マレーシアでは、深夜に開いている飲食店はママック以外にほとんどない。ファストフード店は24時間営業もあるが、価格はママックより高い。

サッカーの欧州リーグを深夜にテレビ観戦するのは、マレーシアの全民族に共通する娯楽だ。プレミアリーグの試合は現地時間で深夜〜早朝。みんなママックに集まって、テレビを見ながらテ・タリックを飲む。マレー系もいれば中国系もいれば、一緒に「ゴール!」と叫んでいる。

ブミプトラ政策の裏で

マレーシアのブミプトラ政策(マレー系優遇政策)は1971年のNEP(新経済政策)以降、教育・雇用・住宅・株式保有でマレー系を優遇してきた。この政策の是非はここでは論じないが、結果として中国系・インド系には「分けられている」という感覚がある。

大学の入学枠、公務員の採用、住宅の割引——制度的にマレー系が優遇される社会で、民族間の日常的な接触点はどこにあるか。

学校は民族別(国民学校と中華学校とタミル学校がある)。住むエリアもある程度分かれる。職場でも管理職はマレー系が多く、民間の大企業は中国系が多い。

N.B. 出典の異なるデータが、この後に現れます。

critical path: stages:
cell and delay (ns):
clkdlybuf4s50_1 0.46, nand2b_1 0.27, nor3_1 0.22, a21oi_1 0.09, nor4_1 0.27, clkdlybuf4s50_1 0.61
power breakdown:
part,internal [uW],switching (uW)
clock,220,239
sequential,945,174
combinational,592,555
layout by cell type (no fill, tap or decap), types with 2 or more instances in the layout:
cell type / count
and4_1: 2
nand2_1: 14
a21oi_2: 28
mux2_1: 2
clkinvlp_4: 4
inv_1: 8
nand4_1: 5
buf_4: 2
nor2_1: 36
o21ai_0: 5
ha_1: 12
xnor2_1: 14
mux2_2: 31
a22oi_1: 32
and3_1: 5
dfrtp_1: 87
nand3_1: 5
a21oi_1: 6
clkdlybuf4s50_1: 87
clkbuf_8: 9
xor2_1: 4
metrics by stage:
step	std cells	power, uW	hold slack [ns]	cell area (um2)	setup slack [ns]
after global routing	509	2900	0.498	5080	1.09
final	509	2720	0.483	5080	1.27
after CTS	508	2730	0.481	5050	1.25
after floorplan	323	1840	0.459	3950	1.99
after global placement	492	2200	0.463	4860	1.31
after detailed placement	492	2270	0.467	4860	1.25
--- src/rtl/dds_spi_seq.sv ---
`default_nettype none
// ============================================================================
// Module   : dds_spi_seq
// Purpose  : SPI command engine for DDS register access. Serialises host
//            read/write frames (mode 0, MSB first) to one of NUM_CS devices
//            and returns captured MISO data. With DDS_SPI_SEQ_EN defined a
//            register table can be replayed in a continuous loop.
// Options  : DDS_SPI_SEQ_EN - build the sequence table and replay logic
// Revision : 1.0 - initial release
// ============================================================================
module dds_spi_seq #(
    parameter int DATA_W    = 32,
    parameter int NUM_CS    = 2,
    parameter int CLK_DIV   = 4,
    parameter int SEQ_DEPTH = 16,
    // derived widths, not meant to be overridden
    parameter int CS_W      = (NUM_CS > 1) ? $clog2(NUM_CS) : 1,
    parameter int SEQ_AW    = $clog2(SEQ_DEPTH)
) (
    input  logic                   sys_clk,
    input  logic                   rstn_i,
    input  logic                   cmd_valid,
    output logic                   cmd_ready,
    input  logic                   cmd_rw,
    input  logic [CS_W-1:0]        cmd_cs,
    input  logic [DATA_W-1:0]      cmd_data,
    output logic                   rd_valid,
    output logic [DATA_W-1:0]      rd_data,
    input  logic                   seq_wr_en,
    input  logic [SEQ_AW-1:0]      seq_wr_addr,
    input  logic [CS_W+DATA_W-1:0] seq_wr_data,
    input  logic [SEQ_AW:0]        seq_len,
    input  logic                   seq_run,
    output logic                   seq_busy,
    output logic                   spi_sclk,
    output logic [NUM_CS-1:0]      spi_cs_n,
    output logic                   spi_mosi,
    input  logic                   spi_miso
);

    localparam int CNT_W = $clog2(2 * CLK_DIV) + 1;
    localparam int BIT_W = $clog2(DATA_W) + 1;

    localparam logic [CNT_W-1:0] c_HALF_LAST   = CNT_W'(CLK_DIV - 1);
    localparam logic [CNT_W-1:0] c_PERIOD_LAST = CNT_W'(2 * CLK_DIV - 1);
    localparam logic [BIT_W-1:0] c_BIT_LAST    = BIT_W'(DATA_W - 1);

    localparam logic [2:0] S_IDLE  = 3'd0;
    localparam logic [2:0] S_SETUP = 3'd1;
    localparam logic [2:0] S_SHIFT = 3'd2;
    localparam logic [2:0] S_HOLD  = 3'd3;
    localparam logic [2:0] S_GAP   = 3'd4;

    logic [2:0]        r_state;
    logic              r_cmdReady;
    logic [CNT_W-1:0]  r_cnt;
    logic [BIT_W-1:0]  r_bitCnt;
    logic              r_sclk;
    logic              r_mosi;
    logic [NUM_CS-1:0] r_csN;
    logic              r_rw;
    logic [DATA_W-1:0] r_txSh;
    logic [DATA_W-1:0] r_rxSh;
    logic              r_rdValid;
    logic [DATA_W-1:0] r_rdData;

    logic              w_idle;
    logic              w_startHost;
    logic              w_startSeq;
    logic              w_start;
    logic              w_enterIdle;
    logic [CS_W-1:0]   w_seqCs;
    logic [DATA_W-1:0] w_seqData;
    logic [CS_W-1:0]   w_startCs;
    logic [DATA_W-1:0] w_startData;
    logic              w_startRw;
    logic [NUM_CS-1:0] w_csDec;

    // r_cmdReady is low for one cycle after reset, so IDLE only counts once it is up
    assign w_idle      = (r_state == S_IDLE) && r_cmdReady;
    assign w_startHost = w_idle && cmd_valid;
    assign w_start     = w_startHost || w_startSeq;
    assign w_enterIdle = (r_state == S_GAP) && (r_cnt == c_PERIOD_LAST);

    assign w_startCs   = w_startHost ? cmd_cs   : w_seqCs;
    assign w_startData = w_startHost ? cmd_data : w_seqData;
    assign w_startRw   = w_startHost ? cmd_rw   : 1'b0;

    // One-hot active-low select; an out-of-range index leaves every line high
    always_comb begin
        w_csDec = '1;
        for (int i = 0; i < NUM_CS; i++) begin
            if (w_startCs == CS_W'(i)) begin
                w_csDec[i] = 1'b0;
            end
        end
    end

    // Frame FSM: IDLE -> SETUP -> SHIFT -> HOLD -> GAP, SCLK/MOSI/CS generation
    always_ff @(posedge sys_clk) begin
        if (!rstn_i) begin
            r_state    <= S_IDLE;
            r_cmdReady <= 1'b0;
            r_cnt      <= '0;
            r_bitCnt   <= '0;
            r_sclk     <= 1'b0;
            r_mosi     <= 1'b0;
            r_csN      <= '1;
            r_rw       <= 1'b0;
            r_txSh     <= '0;
            r_rxSh     <= '0;
            r_rdValid  <= 1'b0;
            r_rdData   <= '0;
        end else begin
            r_rdValid  <= 1'b0;
            r_cmdReady <= 1'b0;
            case (r_state)
                S_IDLE: begin
                    if (w_start) begin
                        r_state  <= S_SETUP;
                        r_cnt    <= '0;
                        r_bitCnt <= '0;
                        r_rw     <= w_startRw;
                        r_csN    <= w_csDec;
                        r_mosi   <= w_startData[DATA_W-1];
                        r_txSh   <= {w_startData[DATA_W-2:0], 1'b0};
                    end else begin
                        r_cmdReady <= 1'b1;
                    end
                end
                S_SETUP: begin
                    if (r_cnt == c_HALF_LAST) begin
                        r_state <= S_SHIFT;
                        r_cnt   <= '0;
                        r_sclk  <= 1'b1;
                        r_rxSh  <= {r_rxSh[DATA_W-2:0], spi_miso};
                    end else begin
                        r_cnt <= r_cnt + CNT_W'(1);
                    end
                end
                S_SHIFT: begin
                    if (r_cnt == c_HALF_LAST) begin
                        // falling edge: present the next bit
                        r_sclk <= 1'b0;
                        r_mosi <= r_txSh[DATA_W-1];
                        r_txSh <= {r_txSh[DATA_W-2:0], 1'b0};
                        r_cnt  <= r_cnt + CNT_W'(1);
                    end else if (r_cnt == c_PERIOD_LAST) begin
                        r_cnt <= '0;
                        if (r_bitCnt == c_BIT_LAST) begin
                            r_state <= S_HOLD;
                        end else begin
                            // rising edge: sample the slave
                            r_sclk   <= 1'b1;
                            r_rxSh   <= {r_rxSh[DATA_W-2:0], spi_miso};
                            r_bitCnt <= r_bitCnt + BIT_W'(1);
                        end
                    end else begin
                        r_cnt <= r_cnt + CNT_W'(1);
                    end
                end
                S_HOLD: begin
                    if (r_cnt == c_HALF_LAST) begin
                        r_state <= S_GAP;
                        r_cnt   <= '0;
                        r_csN   <= '1;
                        r_mosi  <= 1'b0;
                        if (r_rw) begin
                            r_rdValid <= 1'b1;
                            r_rdData  <= r_rxSh;
                        end
                    end else begin
                        r_cnt <= r_cnt + CNT_W'(1);
                    end
                end
                S_GAP: begin
                    if (r_cnt == c_PERIOD_LAST) begin
                        r_state    <= S_IDLE;
                        r_cnt      <= '0;
                        r_cmdReady <= 1'b1;
                    end else begin
                        r_cnt <= r_cnt + CNT_W'(1);
                    end
                end
                default: begin
                    r_state <= S_IDLE;
                end
            endcase
        end
    end

`ifdef DDS_SPI_SEQ_EN
    logic [CS_W+DATA_W-1:0] r_seqMem [SEQ_DEPTH];
    logic [SEQ_AW-1:0]      r_seqPtr;
    logic                   r_seqBusy;
    logic [SEQ_AW:0]        w_ptrNext;
    logic                   w_seqWrap;

    // Host always wins; the table is only consulted on an otherwise idle cycle
    assign w_startSeq = w_idle && !cmd_valid && seq_run && (seq_len != '0);
    assign w_seqCs    = r_seqMem[r_seqPtr][CS_W+DATA_W-1:DATA_W];
    assign w_seqData  = r_seqMem[r_seqPtr][DATA_W-1:0];
    assign w_ptrNext  = {1'b0, r_seqPtr} + (SEQ_AW+1)'(1);
    // >= also recovers when seq_len is shrunk below the current pointer
    assign w_seqWrap  = (w_ptrNext >= seq_len) || (&r_seqPtr);
    assign seq_busy   = r_seqBusy;

    // Table storage; async read means a same-cycle write is seen one fetch later
    always_ff @(posedge sys_clk) begin
        if (seq_wr_en) begin
            r_seqMem[seq_wr_addr] <= seq_wr_data;
        end
    end

    // Replay pointer and busy flag
    always_ff @(posedge sys_clk) begin
        if (!rstn_i) begin
            r_seqPtr  <= '0;
            r_seqBusy <= 1'b0;
        end else if (w_startSeq) begin
            r_seqBusy <= 1'b1;
            r_seqPtr  <= w_seqWrap ? '0 : r_seqPtr + SEQ_AW'(1);
        end else if ((w_enterIdle || w_idle) && !seq_run) begin
            r_seqBusy <= 1'b0;
            r_seqPtr  <= '0;
        end
    end
`else
    logic w_unusedSeq;

    assign w_startSeq  = 1'b0;
    assign w_seqCs     = '0;
    assign w_seqData   = '0;
    assign seq_busy    = 1'b0;
    assign w_unusedSeq = ^{seq_wr_en, seq_wr_addr, seq_wr_data, seq_len, seq_run, w_enterIdle};
`endif

    assign cmd_ready = r_cmdReady;
    assign rd_valid  = r_rdValid;
    assign rd_data   = r_rdData;
    assign spi_sclk  = r_sclk;
    assign spi_cs_n  = r_csN;
    assign spi_mosi  = r_mosi;

endmodule
`default_nettype wire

ママックは、制度的な分断を超えて、物理的に民族が同じ空間に座る数少ない場所になっている。意図された共存ではなく、ハラル×安さ×24時間という条件が「たまたま」全民族を呼び寄せた。

テ・タリックの儀式

テ・タリック(Teh Tarik = 引っ張りお茶)はミルクティーを2つの容器の間で高い位置から何度も注ぎ合わせて泡立てる飲み物だ。この「引っ張る」動作自体がパフォーマンスで、ママックのスタッフが目の前でやってくれる。

テ・タリックはマレーシアの「国民飲料」と言っていい。民族を問わず全員が飲む。中華系の実業家も、マレー系の公務員も、インド系の学生も、同じ1杯のテ・タリックを頼む。

フランスでカフェオレがフランス人のアイデンティティの一部であるように、テ・タリックはマレーシア人のアイデンティティの一部だ。そしてその場所がママックであること——インド系ムスリムの食堂であること——自体が、マレーシアの多民族社会を象徴している。

民族融和の装置として「設計」されたわけではない

ここが面白い。ママックは「民族融和」を目的として作られた場所ではない。インド系ムスリムが生計を立てるために始めた食堂が、ハラルで、安くて、24時間営業だったから、結果として全民族が集まった。

政府が推進する「1Malaysia」(国民統合キャンペーン)よりも、ママックの方がよほど実効的な民族融和装置として機能している。政策で「仲良くしましょう」と言うより、同じテーブルでロティ・チャナイを食べる方が、はるかに強い。

マレーシアに住む日本人にとって、ママックは「安くて美味い現地飯の店」だ。でも少し目を凝らすと、そこでは毎晩、マレーシアの民族問題に対する一つの答えが——誰にも意図されないまま——実践されている。